The allocation of the host arrays is:

cudaMallocHost((void **)&img, 512384sizeof(int));
cudaMallocHost((void **)&wrkx, 512384sizeof(int));
cudaMallocHost((void **)&wrky, 512384sizeof(int));

or

cudaHostAlloc((void **)&img, 512384sizeof(int),cudaHostAllocMapped);
cudaHostAlloc((void **)&wrkx, 512384sizeof(int),cudaHostAllocMapped);
cudaHostAlloc((void **)&wrky, 512384sizeof(int),cudaHostAllocMapped);

Either i use the 1st allocation or the 2nd, the result is the same. I do not have parallel streams.
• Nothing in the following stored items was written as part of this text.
<file path="src/rtl/irrigation_zone_ctrl.sv">
// Multi-zone irrigation controller: one shared tank, round-robin zone grants,
// tick-paced fill/drain and a timed cleaning cycle after fertiliser use.
module irrigation_zone_ctrl #(
  parameter int ZONES       = 4,
  parameter int LEVEL_W     = 3,
  parameter int LEVEL_MAX   = 7,
  parameter int LOW_LVL     = 2,
  parameter int PRESCALE    = 32,
  parameter int DRIP_DIV    = 2,
  parameter int CLEAN_TICKS = 4
) (
  input  logic               clock,
  input  logic               reset,
  input  logic [ZONES-1:0]   asp,
  input  logic [ZONES-1:0]   got,
  input  logic [ZONES-1:0]   adb,
  output logic [ZONES-1:0]   zone_on,
  output logic               mode,
  output logic               VE,
  output logic [LEVEL_W-1:0] cout_Nivel,
  output logic [1:0]         limpeza,
  output logic [ZONES-1:0]   erro,
  output logic               tick
);

  localparam int PS_W  = $clog2(PRESCALE);
  localparam int PTR_W = (ZONES > 1) ? $clog2(ZONES) : 1;
  localparam int DR_W  = $clog2(DRIP_DIV) + 1;
  localparam int CL_W  = $clog2(CLEAN_TICKS) + 1;
  localparam logic [LEVEL_W-1:0] LMAX = LEVEL_W'(LEVEL_MAX);
  localparam logic [LEVEL_W-1:0] LLOW = LEVEL_W'(LOW_LVL);

  typedef enum logic [1:0] {IDLE, FILL, IRRIGATE, CLEAN} state_t;

  state_t             state, state_nxt;
  logic [PS_W-1:0]    pre;
  logic [LEVEL_W-1:0] level, level_nxt;
  logic [PTR_W-1:0]   ptr, ptr_nxt, grant;
  logic               mode_r, mode_nxt;
  logic               fert, fert_nxt;
  logic [DR_W-1:0]    drip_cnt, drip_nxt;
  logic [CL_W-1:0]    clean_cnt, clean_nxt;
  logic [ZONES-1:0]   valid;
  logic               found;

  function automatic logic [LEVEL_W-1:0] lvl_inc(input logic [LEVEL_W-1:0] l);
    return (l >= LMAX) ? LMAX : l + 1'b1;
  endfunction

  function automatic logic [LEVEL_W-1:0] lvl_dec(input logic [LEVEL_W-1:0] l);
    return (l == '0) ? '0 : l - 1'b1;
  endfunction

  assign tick  = (pre == PS_W'(PRESCALE - 1));
  assign valid = asp ^ got;

  always_ff @(posedge clock or negedge reset) begin
    if (!reset) begin
      pre  <= '0;
      erro <= '0;
    end else begin
      pre  <= tick ? '0 : pre + 1'b1;
      erro <= asp & got;
    end
  end

  // Round-robin search starts just after the last granted zone
  always_comb begin
    found = 1'b0;
    grant = ptr;
    for (int k = 1; k <= ZONES; k++) begin
      if (!found && valid[(int'(ptr) + k) % ZONES]) begin
        found = 1'b1;
        grant = PTR_W'((int'(ptr) + k) % ZONES);
      end
    end
  end

  always_ff @(posedge clock or negedge reset) begin
    if (!reset) begin
      state     <= IDLE;
      level     <= '0;
      ptr       <= PTR_W'(ZONES - 1);
      mode_r    <= 1'b0;
      fert      <= 1'b0;
      drip_cnt  <= '0;
      clean_cnt <= '0;
    end else if (tick) begin
      state     <= state_nxt;
      level     <= level_nxt;
      ptr       <= ptr_nxt;
      mode_r    <= mode_nxt;
      fert      <= fert_nxt;
      drip_cnt  <= drip_nxt;
      clean_cnt <= clean_nxt;
    end
  end

  always_comb begin
    state_nxt = state;
    level_nxt = level;
    ptr_nxt   = ptr;
    mode_nxt  = mode_r;
    fert_nxt  = fert;
    drip_nxt  = drip_cnt;
    clean_nxt = '0;
    case (state)
      IDLE: begin
        if (level <= LLOW) begin
          state_nxt = FILL;
        end else if (found) begin
          state_nxt = IRRIGATE;
          ptr_nxt   = grant;
          mode_nxt  = asp[grant];
          fert_nxt  = adb[grant] & asp[grant];
          drip_nxt  = '0;
        end
      end
      IRRIGATE: begin
        // A dropped request wins over draining, even if the tank is low
        if (!valid[ptr]) begin
          state_nxt = fert ? CLEAN : IDLE;
        end else begin
          if (mode_r) begin
            level_nxt = lvl_dec(level);
          end else if (drip_cnt == DR_W'(DRIP_DIV - 1)) begin
            level_nxt = lvl_dec(level);
            drip_nxt  = '0;
          end else begin
            drip_nxt = drip_cnt + 1'b1;
          end
          if (level_nxt <= LLOW) state_nxt = FILL;
        end
      end
      FILL: begin
        level_nxt = lvl_inc(level);
        if (level_nxt == LMAX) state_nxt = fert ? CLEAN : IDLE;
      end
      CLEAN: begin
        if (clean_cnt == CL_W'(CLEAN_TICKS - 1)) begin
          state_nxt = IDLE;
          fert_nxt  = 1'b0;
        end else begin
          clean_nxt = clean_cnt + 1'b1;
        end
      end
      default: state_nxt = IDLE;
    endcase
  end

  always_comb begin
    zone_on    = '0;
    mode       = 1'b0;
    VE         = (state == FILL);
    cout_Nivel = level;
    limpeza    = 2'b00;
    if (state == IRRIGATE) begin
      zone_on = ZONES'(1) << ptr;
      mode    = mode_r;
    end
    if (state == CLEAN) limpeza = 2'b10;
    else if (fert)      limpeza = 2'b01;
  end

endmodule

</file>
<file path="config.mk">
export PLATFORM = sky130hd
export DESIGN_NAME = irrigation_zone_ctrl
export DESIGN_NICKNAME = d
export VERILOG_FILES = /design/src/rtl/irrigation_zone_ctrl.sv
export SDC_FILE = /design/constraint.sdc
export NUM_CORES = 1
export LEC_CHECK = 0
export ABC_AREA = 0
export BUFFER_PORTS_ARGS = -buffer_cell sky130_fd_sc_hd__buf_2
export CORE_MARGIN = 3
export CORE_UTILIZATION = 29
export CTS_BUF_LIST = sky130_fd_sc_hd__clkbuf_16
export DETAILED_ROUTE_END_ITERATION = 16
export GPL_TIMING_DRIVEN = 0
export HOLD_SLACK_MARGIN = 0.12
export PLACE_DENSITY = 0.44
export SETUP_SLACK_MARGIN = 0.15
export SLEW_MARGIN = 20
export SYNTH_ARGS = -nofsm -noshare
export SYNTH_HDL_FRONTEND = slang
export SYNTH_SLANG_ARGS = --single-unit
</file>
<file path="constraint.sdc">
create_clock -name clock -period 6.45 [get_ports clock]
set_input_delay 0.3225 -clock clock [delete_from_list [all_inputs] [get_ports clock]]
set_output_delay 0.3225 -clock clock [all_outputs]
set_load 0.01 [all_outputs]
</file>
# --- Yosys cells after proc, flatten, opt, wreduce, memory -nomap -nowiden ---
# Cells that the tools add are included.
totals:
  reg_bits: 23
classes:
  n_addsub: 9
  magnitude_cmp: 9
  eq_ne: 15
  shifts: 1
  mux: 59
  bitwise: 8
  reduce_logical: 20
ops:
  columns: ["operator", "count"]
  rows:
  - ["2-bit 2-to-1 mux", 17]
  - ["3-bit 2-to-1 mux", 9]
  - ["1-bit 2-to-1 mux", 20]
  - ["3-bit by 4-bit < comparator with 1-bit output, second input constant", 4]
  - ["1-bit binary-select mux with 2-bit select", 7]
  - ["2-bit != test, second input constant", 5]
  - ["5-bit AND reduction", 2]
  - ["2-bit one-hot mux with 4 select lines", 1]
  - ["2-bit OR reduction", 4]
  - ["2-bit by 1-bit adder with 2-bit output, second input constant", 3]
  - ["3-bit by 1-bit adder with 3-bit output, second input constant", 2]
  - ["3-bit by 2-bit less-or-equal comparator with 1-bit output, second input constant", 2]
  - ["2-bit by 3-bit < comparator with 1-bit output, second input constant", 2]
  - ["3-bit != test, second input constant", 2]
  - ["3-bit one-hot mux with 2 select lines", 1]
  - ["6-bit AND reduction", 1]
  - ["2-bit nonzero test", 3]
  - ["5-bit by 1-bit adder with 5-bit output, second input constant", 1]
  - ["5-bit equality test, second input constant", 1]
  - ["5-bit 2-to-1 mux", 1]
  - ["2-bit adder, second input constant", 2]
  - ["1-bit bitwise AND, first input constant", 4]
  - ["4-bit bitwise AND", 1]
  - ["2-bit by 1-bit equality test with 1-bit output, second input constant", 2]
  - ["other kinds (19)", 24]

# --- Logic depth before layout (Yosys ltp) ---
depth:
  word_depth: 22
  ltp_mapped: 9

# --- Worst setup path before layout ---
# No wires, ideal clock.
synth_timing:
  path_type: "reg2reg"
  start: "register ptr[0]"
  end: "register mode_r"
  t_arrival_ns: 2.596
  required_time_ns: 6.325
  path_slack_ns: 3.729
  stages_incl_launch_ff: 10
  n_path_buf: 1
  cell_sequence: "dfstp_2 -> buf_6 -> inv_2 -> ha_1 -> mux4_2 -> nand2b_1 -> nand2_1 -> a311oi_1 -> mux2i_1 -> mux2_4"
synth_via:
  elab_chain_cells: 16
  word_cells_on_any_way: 33
  classes_between: "add/sub: 4; mux: 22; reduce/logical: 7"
synth_rtl:
  columns: ["element", "line", "text"]
  rows:
  - ["start: declaration", "38", "logic [PTR_W-1:0] ptr, ptr_nxt, grant;"]
  - ["start signal: assignment", "83", "ptr <= PTR_W'(ZONES - 1);"]
  - ["start signal: assignment", "91", "ptr <= ptr_nxt;"]
  - ["2-bit by 1-bit adder with 2-bit output", "72, 74", null]
  - ["1-bit binary-select mux with 2-bit select", "72", "if (!found && valid[(int'(ptr) + k) % ZONES]) begin"]
  - ["1-bit 2-to-1 mux (implied by the code) (2 in series)", "72", null]
  - ["1-bit 2-to-1 mux", "72", null]
  - ["1-bit logical NOT", "72", null]
  - ["1-bit logical AND", "72", null]
  - ["1-bit 2-to-1 mux", "72", null]
  - ["1-bit logical NOT", "72", null]
  - ["1-bit logical AND", "72", null]
  - ["1-bit 2-to-1 mux", "72", null]
  - ["1-bit logical NOT", "72", null]
  - ["1-bit logical AND", "72", null]
  - ["2-bit 2-to-1 mux", "72", null]
  - ["1-bit binary-select mux with 2-bit select", "114", "mode_nxt = asp[grant];"]
  - ["1-bit 2-to-1 mux (implied by the code)", "114", null]
  - ["end signal: assignment", "92", "mode_r <= mode_nxt;"]
  - ["end: declaration", "39", "logic mode_r, mode_nxt;"]
# Several ways; a longest one is shown, not always the timed one. The select of a mux whose other input is x is not followed.
# A chain may end at the register's enable or synchronous reset.

# --- Final worst setup path ---
# Ends and elaborated chain as after synthesis.

==> results_dict.tcl <==
set metrics [dict create \
    number_of_ports_placed_on_the_die_boundary 30 \
    diodes_inserted 0 \
    post_synth_xor_area_fraction_pct 1.543 \
    drt_first_iter_violations 62 \
    dieArea_sq_um 6828 \
    yosysTopAreaCellShare_pct 30.86 \
    final-setup-viol-count 0 \
    grt_start_max_net_pins 24 \
    cts_max_level 1 \
    cp.arrival_ps 3210 \
    cell_row_count 27 \
    maxCapViolations 0 \
    synth-seq-cells 23 \
    synth_flop_cell "sky130_fd_sc_hd__dfrtp_1" \
    post-route-drc-count 0 \
    first_global_vias 1392 \
    antenna_violating_nets_post_route 0 \
    achievable-frequency_mhz 326.4 \
    overflow 0 \
    grt_first_pass_wirelength_mm 6.817 \
    core-area_sq_um 5608 \
    synth-simple-area-share_pct 17.93 \
    final_min_period_over_clock_period_pct 47.50 \
    synth.cell_area_sq_um 1703 \
    combinational_family_with_the_most_area_after_synthesis "compound AO/OA/AOI/OAI gates" \
    vias_per_cell 4.982 \
    synth_edf_count 0 \
    wl_per_cell_microns 13.65 \
    port_buffers 29 \
    crit_fanout 11 \
    post_cts_resized 0 \
    die_h_microns 82.63 \
    dr.pass1.iters 4 \
    finish.net_count 244 \
    ys_seq_area_share_pct 33.95 \
    grt_antenna_before_repair 0 \
    synth.net_count 209 \
    layout-drive-gt1-share_pct 23.58 \
    async_flop_share_pct 100.0 \
    period_needed_ps 3064 \
    cts_post_setup_buffers_inserted 0 \
    timing.final.max_slew_violations 0 \
    crit_required_ps 6590 \
    hold_slack_ps 293.8 \
    synth_cell_type_count 44 \
    final.setup_skew_ps 2.873 \
    cp_launch_type "flop" \
    endpoints_failing_hold 0 \
    final_core_util_pct 36.17 \
    power_density_nw_per_um2 159.7 \
    synthesis.area_per_instance_sq_um 9.567 \
    via_count 1415 \
    yosys-mux-area-fraction_pct 10.21 \
    area_delta_synth_final_pct 19.10 \
    globalplace.congestion 0.7927 \
    root_buffer "sky130_fd_sc_hd__clkbuf_16" \
    setup_repair_after_global_routing_missed_its_margin "false" \
    netlist_instances 178 \
    initial_utilization_pct 30.37 \
    critical_path.endpoint_type "flop" \
    synth-adder-area-share_pct 12.49 \
    cts_inserted_buffers 3 \
    dpl.hpwl_mm 2.978 \
    clkTransAtPathRegs_ps 60 \
    hold_buffers_post_cts 1 \
    detail_route.wirelength_mm 3.878 \
    synth-compound-area-share_pct 19.69 \
    timing.slew.headroom_pct 61.61 \
    synth.area.top_cells "sky130_fd_sc_hd__dfrtp_1, sky130_fd_sc_hd__ha_1, sky130_fd_sc_hd__nand2_1" \
    criticalPathCategory "flop to flop" \
    p_leak_nw 0.9555 \
    worst_margin_slew_ps 571.4 \
    globalRouteTotalUtil_pct 12.98 \
    cts_num_sinks 23 \
    clk-insertion-delay-late_ps 260 \
    cts_tree "built" \
    outcome "complete, no violations" \
    synth_area_leader_cell "sky130_fd_sc_hd__dfrtp_1" \
    largest_buffer_count_on_any_clock_path 2 \
    die_w_microns 82.63 \
    min-delay-path-class "primary input to flop" \
    synthesis.yosys.warnings 0 \
    ir_drop_v 0.00007264 \
    final.setup.tns_ps 0 \
]
==> cell usage in the layout, fill, tap and decap left out, types with 3 or more instances in the layout <==
cell type / instances
sky130_fd_sc_hd__inv_1: 11
sky130_fd_sc_hd__nor2_1: 13
sky130_fd_sc_hd__clkbuf_16: 3
sky130_fd_sc_hd__o21a_1: 4
sky130_fd_sc_hd__a311oi_1: 4
sky130_fd_sc_hd__o22ai_1: 4
sky130_fd_sc_hd__nand2_1: 21
sky130_fd_sc_hd__mux4_2: 3
sky130_fd_sc_hd__ha_1: 17
sky130_fd_sc_hd__o21ai_0: 6
sky130_fd_sc_hd__dfrtp_1: 21
sky130_fd_sc_hd__and2_1: 8
sky130_fd_sc_hd__clkbuf_1: 4
sky130_fd_sc_hd__nand2b_1: 4
sky130_fd_sc_hd__a211oi_1: 5
sky130_fd_sc_hd__buf_2: 29
sky130_fd_sc_hd__a21oi_1: 8
sky130_fd_sc_hd__nor2b_1: 5
sky130_fd_sc_hd__mux2_2: 4
==> cell type report <==
type | instances | area (sq um)
well taps | 72 | 90.09
multi-input cells | 138 | 1054
repair buffers | 30 | 155.1
clock inverters | 1 | 5.005
clock buffers | 3 | 75.07
plain buffers | 5 | 26.28
inverters | 12 | 45.04
fillers | 609 | 3580
flip-flops and latches | 23 | 578.1
==> worst max-delay path: stages (launching register included) <==
cell,delay [ps]
sky130_fd_sc_hd__dfstp_2,560
sky130_fd_sc_hd__buf_6,150
sky130_fd_sc_hd__inv_2,100
sky130_fd_sc_hd__ha_1,410
sky130_fd_sc_hd__mux4_2,600
sky130_fd_sc_hd__nand2b_1,210
sky130_fd_sc_hd__nand2_1,170
sky130_fd_sc_hd__a311oi_1,340
sky130_fd_sc_hd__mux2i_1,150
sky130_fd_sc_hd__mux2_4,270
==> cell usage after synthesis, drive strengths merged (2+ instances only) <==
library cell  number
nand2b             4
and3               2
dfstp              2
o21ai              6
nor2b              5
ha                17
nand2             21
nor3               3
and2               8
o21a               4
a21oi              8
xnor2              2
mux2i              2
mux2               5
dfrtp             21
a2111oi            2
mux4               4
a21boi             2
a211oi             5
a31o               2
o22ai              4
a311oi             4
inv               12
nor2              13
o211ai             2
clkbuf             4
==> path summary, 6_finish.rpt <==
path / from / endpoint / slack [ps] / cells past startpoint
min in group asynchronous: reset / cout_Nivel[2] / 580 / 2
worst max register to register: ptr[0] / mode_r / 3390 / 9
worst max-delay path: ptr[0] / mode_r / 3390 / 9
worst min register to register: pre[0] / pre[0] / 450 / 1
worst min-delay path: got[2] / erro[2] / 290 / 2
max in group asynchronous: reset / ptr[0] / 5510 / 2
==> state kept, by name, summed over array words and instances (netlist names) <==
| register | count |
|---|---|
| pre | 5 |
| erro | 4 |
| clean_cnt | 3 |
| cout_Nivel | 3 |
| drip_cnt | 2 |
| ptr | 2 |
| state | 2 |
| fert | 1 |
| mode_r | 1 |
==> power by group <==
group | internal (mW) | leakage (nW) | switching (mW) | total [mW]
combinational | 0.0178 | 0.624 | 0.0243 | 0.0421
clock | 0.0834 | 0.0409 | 0.0524 | 0.136
sequential | 0.146 | 0.290 | 0.000290 | 0.146
total | 0.247 | 0.956 | 0.0770 | 0.324
==> per-layer routing <==
metal	up-vias	track usage, %	wire length [microns]
li1	716	-	-
met1	676	17.42	1867
met2	21	21.15	1842
met3	2	2.711	132
met4	0	3.431	34
met5	-	0	0
==> stage by stage <==
step / cells / power [mW] / setup WS, ps / instance area (sq um)
after global routing: 284 / 0.3429 / 3185 / 2028
after detailed placement: 279 / 0.1906 / 3372 / 1938
after global placement: 279 / 0.1910 / 3356 / 1938
after CTS: 284 / 0.3305 / 3372 / 2028
after floorplan: 178 / 0.1747 / 3729 / 1703
final: 284 / 0.3238 / 3386 / 2028
==> cell families after synthesis <==
| group | after synthesis |
|---|---|
| AOI/OAI and AO/OA | 47 |
| xor gates and xnor gates | 3 |
| adders and majority gates | 17 |
| DFF | 23 |
| buffers and inverters | 17 |
| and+or+nand+nor | 60 |
| muxes | 11 |
Note: power is estimated with default switching activity, not from simulation.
i suggest you to provide entire code example, as well as pictures from visual profiler (in order to let us know which exactly parts of execution are non-parallel). the code snippet looks suspicious but may be you just omitted some parts

in particular:

  1. example in Programming Guide :: CUDA Toolkit Documentation uses NON-OVERLAPPED parts of buffers in different streams, while you use the same buffers in each stream
  2. you should alloc all buffers prior to execution
  3. data copying may be not overlapped due to limited amount of copy devices in GPU

also take into account Programming Guide :: CUDA Toolkit Documentation

PS: note that on this forum there is ‘code’ tag for code samples, it’s last button on the top of message edit box

txbob and BulatZiganshin thank you for your answers. Finally it works. I don’t know what was wrong, but finally with the same code it works!!

BulatZiganshin thank you for your advice.I am sorry but i am new to cuda programming and generally to programming forums.

Now i have another problem. I use the same code i posted, with one difference: I do not launch my kernels with 1 block and 1 thread, but with 512 blocks and 512 threads in them:

dim3 block (512);
dim3 grid(512) ;

When i use the nvvp i see that my kernels are not executing concurrently. I searched about it and i found out that this is normal because the gpu has not the resources to do something like that.And my question is:
If i have 3 independent kernels and each kernel needs 512x512 threads, is there any other way to execute these 3 kernels concurrently? I did a small exploration on my gpu and i found out that the maximum number of threads that allow me to have exactly concurrent kernels is 1024. I the case i need more? what should i do?

Thaink you in advance!

The machine does not have infinite capacity.

WHY you need to run them concurrently? if they will run concurrently in 3 seconds, will it be any better than running sequentially, each in 1 second?

512*512=256K threads, more than any GPU can run simultaneously. So, it’s reasonable that one kernel finishes its work before the next kernel starts. They may have small overlapping at the end of first kernel execution when amount of remaining active threads in this kernel is less than GPU can run concurrently - if your code fulfills all the requirements i mentioned above

Yes, i understand why it is reasonable! And thank you for this.
I was thinking if i could have the total execution time of the three kernels = 1 second, when 1 second is the execution time of one kernel, but i understood that this is impossible.
Additionally, i know that when i launch a kernel with 256K threads, that doesn’t mean that i will have 256K threads running exactly in parallel, but i will have a scheduling of available threads. I was wondering if something like this would happen to multiple kernels too. For example :
-1024 threads from 1st kernel
-512 threads from 3rd kernel
-1024 threads from 2nd kernel
-etc…

I see, that there is no difference, but i would like to know the hardware side of streams.

I have found some information about cuda streams from the software side, but nothing from the hardware side.
Could you please suggest me some recomendations about the hardware side of cuda streams?